== INFORMATION SUPPLIED

$ cat src/decode_pkg.sv
`default_nettype none

package decode_pkg;

    // 2RI12 opcodes, inst[31:22]
    localparam logic [9:0] OP_SLTI  = 10'h008;
    localparam logic [9:0] OP_SLTUI = 10'h009;
    localparam logic [9:0] OP_ADDIW = 10'h00a;
    localparam logic [9:0] OP_ANDI  = 10'h00d;
    localparam logic [9:0] OP_ORI   = 10'h00e;
    localparam logic [9:0] OP_XORI  = 10'h00f;
    localparam logic [9:0] OP_LDB   = 10'h0a0;
    localparam logic [9:0] OP_LDH   = 10'h0a1;
    localparam logic [9:0] OP_LDW   = 10'h0a2;
    localparam logic [9:0] OP_STB   = 10'h0a4;
    localparam logic [9:0] OP_STH   = 10'h0a5;
    localparam logic [9:0] OP_STW   = 10'h0a6;
    localparam logic [9:0] OP_LDBU  = 10'h0a8;
    localparam logic [9:0] OP_LDHU  = 10'h0a9;

    // 3R opcodes, inst[31:15]
    localparam logic [16:0] OP_ADDW = 17'h00020;
    localparam logic [16:0] OP_SUBW = 17'h00022;
    localparam logic [16:0] OP_SLT  = 17'h00024;
    localparam logic [16:0] OP_SLTU = 17'h00025;
    localparam logic [16:0] OP_NOR  = 17'h00028;
    localparam logic [16:0] OP_AND  = 17'h00029;
    localparam logic [16:0] OP_OR   = 17'h0002a;
    localparam logic [16:0] OP_XOR  = 17'h0002b;

    localparam logic [7:0] ALU_NOP   = 8'h00;
    localparam logic [7:0] ALU_ADDW  = 8'h01;  // register-register group
    localparam logic [7:0] ALU_SUBW  = 8'h02;
    localparam logic [7:0] ALU_SLT   = 8'h03;
    localparam logic [7:0] ALU_SLTU  = 8'h04;
    localparam logic [7:0] ALU_NOR   = 8'h05;
    localparam logic [7:0] ALU_AND   = 8'h06;
    localparam logic [7:0] ALU_OR    = 8'h07;
    localparam logic [7:0] ALU_XOR   = 8'h08;
    localparam logic [7:0] ALU_SLTI  = 8'h10;  // immediate group
    localparam logic [7:0] ALU_SLTUI = 8'h11;
    localparam logic [7:0] ALU_ADDIW = 8'h12;
    localparam logic [7:0] ALU_ANDI  = 8'h13;
    localparam logic [7:0] ALU_ORI   = 8'h14;
    localparam logic [7:0] ALU_XORI  = 8'h15;
    localparam logic [7:0] ALU_LDB   = 8'h20;  // memory group
    localparam logic [7:0] ALU_LDH   = 8'h21;
    localparam logic [7:0] ALU_LDW   = 8'h22;
    localparam logic [7:0] ALU_LDBU  = 8'h23;
    localparam logic [7:0] ALU_LDHU  = 8'h24;
    localparam logic [7:0] ALU_STB   = 8'h25;
    localparam logic [7:0] ALU_STH   = 8'h26;
    localparam logic [7:0] ALU_STW   = 8'h27;

    localparam logic [2:0] ALU_SEL_NOP        = 3'd0;
    localparam logic [2:0] ALU_SEL_ARITHMETIC = 3'd1;
    localparam logic [2:0] ALU_SEL_LOAD_STORE = 3'd2;

    localparam logic [6:0] EXCEPTION_INE = 7'h0d;  // instruction not exist

    typedef struct packed {
        logic [31:0] pc;
        logic [31:0] inst;
    } fetch_t;

    typedef struct packed {
        logic [31:0] pc;
        logic [31:0] inst;
        logic [7:0]  aluop;
        logic [2:0]  alusel;
        logic [31:0] imm;
        logic        reg1_read_en;
        logic [4:0]  reg1_read_addr;
        logic        reg2_read_en;
        logic [4:0]  reg2_read_addr;
        logic        reg_write_en;
        logic [4:0]  reg_write_addr;
        logic        is_exception;
        logic [6:0]  exception_cause;
    } dec_t;

endpackage

`default_nettype wire

$ cat src/id_2ri12.sv
`timescale 1ns/1ns
`default_nettype none

module id_2ri12
    import decode_pkg::*;
(
    input  fetch_t fetch,
    output dec_t   dec,
    output logic   hit
);

    typedef enum logic [2:0] {
        K_NONE,
        K_ALU_ZEXT,
        K_ALU_SEXT,
        K_LOAD,
        K_STORE
    } kind_t;

    logic [9:0]  opcode;
    logic [4:0]  rj;
    logic [4:0]  rd;
    logic [11:0] imm12;
    logic [7:0]  aluop;
    kind_t       kind;

    assign opcode = fetch.inst[31:22];
    assign rj     = fetch.inst[9:5];
    assign rd     = fetch.inst[4:0];
    assign imm12  = fetch.inst[21:10];

    always_comb begin
        case (opcode)
            OP_SLTI:  aluop = ALU_SLTI;
            OP_SLTUI: aluop = ALU_SLTUI;
            OP_ADDIW: aluop = ALU_ADDIW;
            OP_ANDI:  aluop = ALU_ANDI;
            OP_ORI:   aluop = ALU_ORI;
            OP_XORI:  aluop = ALU_XORI;
            OP_LDB:   aluop = ALU_LDB;
            OP_LDH:   aluop = ALU_LDH;
            OP_LDW:   aluop = ALU_LDW;
            OP_LDBU:  aluop = ALU_LDBU;
            OP_LDHU:  aluop = ALU_LDHU;
            OP_STB:   aluop = ALU_STB;
            OP_STH:   aluop = ALU_STH;
            OP_STW:   aluop = ALU_STW;
            default:  aluop = ALU_NOP;
        endcase
    end

    // operand handling class per opcode
    always_comb begin
        case (opcode)
            OP_ANDI, OP_ORI, OP_XORI:                 kind = K_ALU_ZEXT;
            OP_SLTI, OP_SLTUI, OP_ADDIW:              kind = K_ALU_SEXT;
            OP_LDB, OP_LDH, OP_LDW, OP_LDBU, OP_LDHU: kind = K_LOAD;
            OP_STB, OP_STH, OP_STW:                   kind = K_STORE;
            default:                                  kind = K_NONE;
        endcase
    end

    assign hit = (kind != K_NONE);

    always_comb begin
        dec        = '0;
        dec.pc     = fetch.pc;
        dec.inst   = fetch.inst;
        dec.aluop  = aluop;
        dec.alusel = ALU_SEL_NOP;
        if (hit) begin
            dec.reg1_read_en   = 1'b1;  // every 2RI12 op reads rj
            dec.reg1_read_addr = rj;
        end
        case (kind)
            K_ALU_ZEXT: begin
                dec.alusel         = ALU_SEL_ARITHMETIC;
                dec.imm            = {20'b0, imm12};
                dec.reg_write_en   = 1'b1;
                dec.reg_write_addr = rd;
            end
            K_ALU_SEXT: begin
                dec.alusel         = ALU_SEL_ARITHMETIC;
                dec.imm            = {{20{imm12[11]}}, imm12};
                dec.reg_write_en   = 1'b1;
                dec.reg_write_addr = rd;
            end
            K_LOAD: begin
                dec.alusel         = ALU_SEL_LOAD_STORE;
                dec.imm            = {{20{imm12[11]}}, imm12};
                dec.reg_write_en   = 1'b1;
                dec.reg_write_addr = rd;
            end
            K_STORE: begin
                dec.alusel         = ALU_SEL_LOAD_STORE;
                dec.reg2_read_en   = 1'b1;  // store data comes from rd
                dec.reg2_read_addr = rd;
            end
            default: begin
                dec.alusel = ALU_SEL_NOP;
            end
        endcase
    end

endmodule

`default_nettype wire

$ cat src/id_3r.sv
`timescale 1ns/1ns
`default_nettype none

module id_3r
    import decode_pkg::*;
(
    input  fetch_t fetch,
    output dec_t   dec,
    output logic   hit
);

    logic [16:0] opcode;
    logic [4:0]  rk;
    logic [4:0]  rj;
    logic [4:0]  rd;
    logic [7:0]  aluop;

    assign opcode = fetch.inst[31:15];
    assign rk     = fetch.inst[14:10];
    assign rj     = fetch.inst[9:5];
    assign rd     = fetch.inst[4:0];

    always_comb begin
        case (opcode)
            OP_ADDW: aluop = ALU_ADDW;
            OP_SUBW: aluop = ALU_SUBW;
            OP_SLT:  aluop = ALU_SLT;
            OP_SLTU: aluop = ALU_SLTU;
            OP_NOR:  aluop = ALU_NOR;
            OP_AND:  aluop = ALU_AND;
            OP_OR:   aluop = ALU_OR;
            OP_XOR:  aluop = ALU_XOR;
            default: aluop = ALU_NOP;
        endcase
    end

    // no 3R op maps onto the nop code
    assign hit = (aluop != ALU_NOP);

    always_comb begin
        dec        = '0;
        dec.pc     = fetch.pc;
        dec.inst   = fetch.inst;
        dec.aluop  = aluop;
        dec.alusel = ALU_SEL_NOP;
        if (hit) begin
            dec.alusel         = ALU_SEL_ARITHMETIC;
            dec.reg1_read_en   = 1'b1;
            dec.reg1_read_addr = rj;
            dec.reg2_read_en   = 1'b1;
            dec.reg2_read_addr = rk;
            dec.reg_write_en   = 1'b1;
            dec.reg_write_addr = rd;
        end
    end

endmodule

`default_nettype wire

$ cat src/id_select.sv
`timescale 1ns/1ns
`default_nettype none

module id_select
    import decode_pkg::*;
(
    input  logic   clk,
    input  logic   reset,
    input  logic   fetch_valid,
    input  fetch_t fetch,
    input  dec_t   dec_2ri12,
    input  logic   hit_2ri12,
    input  dec_t   dec_3r,
    input  logic   hit_3r,
    output logic   id_valid,
    output dec_t   id_out
);

    dec_t dec_next;

    always_comb begin
        if (hit_2ri12) begin
            dec_next = dec_2ri12;
        end else if (hit_3r) begin
            dec_next = dec_3r;
        end else begin
            dec_next                 = '0;
            dec_next.pc              = fetch.pc;
            dec_next.inst            = fetch.inst;
            dec_next.aluop           = ALU_NOP;
            dec_next.alusel          = ALU_SEL_NOP;
            dec_next.is_exception    = 1'b1;  // unknown word
            dec_next.exception_cause = EXCEPTION_INE;
        end
    end

    always_ff @(posedge clk) begin
        if (reset) begin
            id_valid <= 1'b0;
            id_out   <= '0;
        end else begin
            id_valid <= fetch_valid;
            if (fetch_valid) begin
                id_out <= dec_next;  // holds over idle cycles
            end
        end
    end

    // the two opcode spaces must stay disjoint
    a_one_hit: assert property (
        @(posedge clk) disable iff (reset)
        fetch_valid |-> !(hit_2ri12 && hit_3r)
    );

    a_exc_no_write: assert property (
        @(posedge clk) disable iff (reset)
        !(id_out.is_exception && id_out.reg_write_en)
    );

    a_reset_valid: assert property (
        @(posedge clk)
        reset |=> !id_valid
    );

endmodule

`default_nettype wire

$ cat src/id_stage.sv
`timescale 1ns/1ns
`default_nettype none

module id_stage
    import decode_pkg::*;
(
    input  logic   clk,
    input  logic   reset,
    input  logic   fetch_valid,
    input  fetch_t fetch,
    output logic   id_valid,
    output dec_t   id_out
);

    dec_t dec_2ri12;
    dec_t dec_3r;
    logic hit_2ri12;
    logic hit_3r;

    id_2ri12 u_id_2ri12 (
        .fetch (fetch),
        .dec   (dec_2ri12),
        .hit   (hit_2ri12)
    );

    id_3r u_id_3r (
        .fetch (fetch),
        .dec   (dec_3r),
        .hit   (hit_3r)
    );

    id_select u_id_select (
        .clk         (clk),
        .reset       (reset),
        .fetch_valid (fetch_valid),
        .fetch       (fetch),
        .dec_2ri12   (dec_2ri12),
        .hit_2ri12   (hit_2ri12),
        .dec_3r      (dec_3r),
        .hit_3r      (hit_3r),
        .id_valid    (id_valid),
        .id_out      (id_out)
    );

endmodule

`default_nettype wire

$ cat config.mk
export PLATFORM = sky130hd
export DESIGN_NAME = id_stage
export DESIGN_NICKNAME = d
export VERILOG_FILES = /design/src/decode_pkg.sv /design/src/id_2ri12.sv /design/src/id_3r.sv /design/src/id_select.sv /design/src/id_stage.sv
export SDC_FILE = /design/constraint.sdc
export NUM_CORES = 1
export LEC_CHECK = 0
export ABC_AREA = 1
export BUFFER_PORTS_ARGS = -buffer_cell sky130_fd_sc_hd__buf_2
export CAP_MARGIN = 25
export CORE_MARGIN = 3
export CORE_UTILIZATION = 35
export CTS_CLUSTER_SIZE = 12
export DETAILED_ROUTE_END_ITERATION = 10
export GPL_TIMING_DRIVEN = 0
export PLACE_DENSITY = 0.65
export SYNTH_ARGS = -nofsm -noshare
export SYNTH_HDL_FRONTEND = slang
export SYNTH_SLANG_ARGS = --single-unit
$ cat constraint.sdc
create_clock -name clk -period 1.38 [get_ports clk]
set_input_delay 0.138 -clock clk [delete_from_list [all_inputs] [get_ports clk]]
set_output_delay 0.138 -clock clk [all_outputs]
set_load 0.01 [all_outputs]
==> impl_metrics.csv, run 1 <==
group,metric,value,unit
yosys,muxShareOfSynthArea,0,%
floorplanning,coreArea,0.0118,mm^2
power_and_ir_drop,vdd_ir_drop_max,0.555,mV
floorplanning,num_io_pins,201,
floorplanning,die_area,0.0137,mm^2
timing,setup_violations,0,
clock_network,clk_pin_slew,80,ps
global_routing,grt_max_degree,22,
power_and_ir_drop,p_switching,1.71,mW
setup_path,worst_ep_arrival_time,1070,ps
cells_and_area,drive_gt1_share,34.0,%
cells_and_area,area_growth_syn_to_layout,40.1,%
yosys,ys_seq_area_share,48.6,%
yosys,ys_async_sr_fraction,0,%
setup_path,worstPathMaxFanout,21,
cells_and_area,n_antenna_cell,0,
placement,dp_hpwl,10400,um
clock_network,post_cts_buffers,0,
yosys,synthSimpleGateAreaFrac,27.0,%
floorplanning,die_x,117,um
clock_network,clock_sinks,105,
timing,setup_tns,0,ps
cells_and_area,fin_nets,862,
yosys,ys_ff_latch,105,
power_and_ir_drop,power.clock.fraction,38.9,%
timing,layout_min_cycle_time,1210,ps
yosys,synth_top_family_by_area,"simple AND/OR/NAND/NOR gates",
power_and_ir_drop,pwr-share-seq,49.7,%
global_routing,grt_pass1_wl,20600,um
floorplanning,rows,39,
timing,worst-slew-pin-transition,526,ps
timing,clock.fmax,829,MHz
yosys,synth_edf_count,0,
yosys,synth.distinct_cells,25,
route,wire_per_inst,14.1,um
clock_network,numCtsBuffers,9,
setup_path,worst_setup_path_end_kind,"output port",
clock_network,clk_latency,340,ps
yosys,ys.flop_type,"dfxtp_1",
global_routing,gr-total-overflow,0,
timing,hold_viol_final,0,
placement,gp_congestion,0.817,
timing,rsz0062_at_grt,"false",
placement,placed_cell_area,0.00551,mm^2
setup_path,worst-setup-path-type,"flop to output port",
yosys,synthCells,563,
yosys,synthXorXnorAreaFrac,0,%
placement,numPortBuffers,191,
route,first_pass_iters,4,
route,viasPerCell,4.57,
yosys,synth_compound_area_share,13.1,%
run,max-cap-violations,0,
global_routing,antenna_found_initial,0,
cells_and_area,final_cell_area,0.00606,mm^2
clock_network,root_buffer,"clkbuf_16",
setup_path,required,1240,ps
cells_and_area,fin_util,51.6,%
yosys,yosysWarningCount,0,
power_and_ir_drop,cellPowerDensity,1060,mW/mm^2
clock_network,cts_buffer_depth,2,
timing,final_max_slew_viol_count,0,
yosys,syn_area,0.00433,mm^2
setup_path,start_kind,"flop",
route,dr_total_vias,4407,
floorplanning,start_util,36.8,%
timing,fin_skew,0,ps
global_routing,grt_usage,19.2,%
clock_network,cts_tree,"done",
timing,fin_crit_sh,87.4,%
power_and_ir_drop,combPwrFrac,11.5,%
route,postRouteWirelength,13600,um
clock_network,h-tree-depth,3,
status,outcome,"finished, final reports clean",
floorplanning,die_h,117,um
global_routing,grt_pass1_vias,4086,
yosys,synth_fa_ha_area_share,0,%
timing,slew_headroom,65.0,%
route,post-route-drc-count,0,
power_and_ir_drop,power.total,6.45,mW
power_and_ir_drop,p_int,4.74,mW
route,ant_nets,0,
worst_hold_path,min_path_type,"primary input to flop",
route,drt_iter0_drc,280,
power_and_ir_drop,p_sw_share,26.5,%
yosys,synth_area_per_cell,7.68,um^2
power_and_ir_drop,p_leak,3.27,nW
[critical path, cell delays in order, from the launching register on]
cell and delay (ps):
dfxtp_4 470, buf_4 140, buf_2 120
[routing by layer]
| metal | up-vias | track usage (%) | part of all wire [%] | wire length, um |
|---|---|---|---|---|
| li1 | 2252 | - | - | - |
| met1 | 2012 | 24.1 | 43 | 5790 |
| met2 | 130 | 33.3 | 50 | 6850 |
| met3 | 13 | 3.75 | 5.5 | 745 |
| met4 | 0 | 5.73 | 1.5 | 199 |
| met5 | - | 0 | 0 | 0 |
[registers in the layout (all words and copies together) (netlist names)]
name,flops
u_id_select.id_valid,1
u_id_select.id_out,104
[layout make-up]
cell class | count | area, um^2
Buffer | 56 | 360
Clock buffer | 9 | 225
Clock inverter | 7 | 71.3
Fill cell | 1161 | 5700
Inverter | 34 | 128
Multi-Input combinational cell | 374 | 1770
Sequential cell | 105 | 2110
Tap cell | 164 | 205
Timing Repair Buffer | 215 | 1200
[Yosys cell counts (2+ instances only)]
library cell | count | area, um^2
clkbuf_1 | 11 | 41.3
a21oi_1 | 16 | 80.1
buf_4 | 30 | 225
nand3_1 | 39 | 195
nor2_4 | 3 | 33.8
buf_6 | 3 | 33.8
o31ai_1 | 4 | 30.0
nor2_2 | 4 | 25.0
a22o_1 | 32 | 280
nand2_2 | 2 | 12.5
o21ai_1 | 10 | 50.1
nand2_1 | 162 | 608
inv_2 | 2 | 7.51
nor2_1 | 62 | 233
dfxtp_1 | 105 | 2100
o21ai_0 | 25 | 125
nand3_2 | 3 | 30.0
buf_2 | 10 | 50.1
buf_1 | 2 | 7.51
nand4_1 | 2 | 12.5
inv_1 | 31 | 116
nor3_1 | 2 | 10.0
[metrics by stage]
stage	instances	hold slack [ps]	setup WS, ps
after floorplan	569	255	158
after global placement	924	350	-350
after detailed placement	924	350	-361
after CTS	963	1.34	16.1
after global routing	964	6.40	21.7
final	964	6.42	174
[power by group through the flow]
stage	combinational, mW	sequential [mW]	clock, mW
2_1_floorplan	0.297	3.33	0
3_3_place_gp	0.677	3.27	0
3_5_place_dp	0.686	3.27	0
4_1_cts	0.739	3.20	2.55
5_1_grt	0.823	3.22	2.67
6_report	0.740	3.20	2.51
[logic make-up after synthesis]
kind of cell | Yosys count
and+or+nand+nor | 280
buffers and inverters | 90
DFF | 105
other | 1
AOI/OAI and AO/OA | 87
[final timing paths]
path | slack [ps] | from | cells past startpoint | end
setup / recovery | 170 | u_id_select.id_out[56] | 2 | id_out[48]
hold / removal | 6 | fetch[57] | 2 | u_id_select.id_out[126]
setup reg to reg | 610 | u_id_select.id_out[14] | 4 | u_id_select.id_out[14]
hold reg to reg | 450 | u_id_select.id_out[77] | 2 | u_id_select.id_out[77]
[cell usage in the layout (no fill, tap or decap), drive strengths merged]
master | synthesis | routed
clkbuf | 11 | 20
a21oi | 16 | 16
nand2 | 164 | 164
buf | 45 | 236
nor3 | 3 | 3
conb | 1 | 7
o31ai | 4 | 4
nor2 | 69 | 69
nand3 | 42 | 42
dlygate4sd3 | 0 | 24
nand4 | 2 | 2
dfxtp | 105 | 105
clkinvlp | 0 | 2
o21ai | 35 | 35
inv | 33 | 36
a22o | 32 | 32
clkinv | 1 | 3
[timing repair]
action                                  4_1_cts  5_1_grt
gates resized for setup                       2        7
endpoints found under the setup margin       21       60
endpoints found under the hold margin        23        1
hold buffers                                 23        1
Power figures use the tool's default switching activity.
==> run 2: changes to the inputs <==
--- a/config.mk
+++ b/config.mk
@@ -13,7 +13,8 @@
 export CTS_CLUSTER_SIZE = 12
 export DETAILED_ROUTE_END_ITERATION = 10
 export GPL_TIMING_DRIVEN = 0
-export PLACE_DENSITY = 0.65
+export PLACE_DENSITY = 0.57
 export SYNTH_ARGS = -nofsm -noshare
 export SYNTH_HDL_FRONTEND = slang
+export SYNTH_HIERARCHICAL = 1
 export SYNTH_SLANG_ARGS = --single-unit
==> run 2 against run 1 <==
  * Critical path depth up 11
  * Synthesized area rose by 120%
  * Setup slack lost 140 ps
  * Combinational power grew to 2.8 times the previous value
  * Hold slack improved by 58 ps
  * Wire length increased by 120%
  * Final cell count up 120%
  * Non-clock buffer count up 257
  * Via count is 110% higher
  * Power grew 70%
  * Flip-flop and latch count up 29
  * Largest power group is now the clock network
  * Synthesized cell count rose to 2.5 times the previous value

====

• **PROBLEM DESCRIPTION**
Up to and including the line containing "localparam logic [9:0] OP_STB", please write out the listing exactly, starting from its first line.

• **SOLUTION FOR THIS TASK**
$ cat src/decode_pkg.sv
`default_nettype none

package decode_pkg;

    // 2RI12 opcodes, inst[31:22]
    localparam logic [9:0] OP_SLTI  = 10'h008;
    localparam logic [9:0] OP_SLTUI = 10'h009;
    localparam logic [9:0] OP_ADDIW = 10'h00a;
    localparam logic [9:0] OP_ANDI  = 10'h00d;
    localparam logic [9:0] OP_ORI   = 10'h00e;
    localparam logic [9:0] OP_XORI  = 10'h00f;
    localparam logic [9:0] OP_LDB   = 10'h0a0;
    localparam logic [9:0] OP_LDH   = 10'h0a1;
    localparam logic [9:0] OP_LDW   = 10'h0a2;
    localparam logic [9:0] OP_STB   = 10'h0a4;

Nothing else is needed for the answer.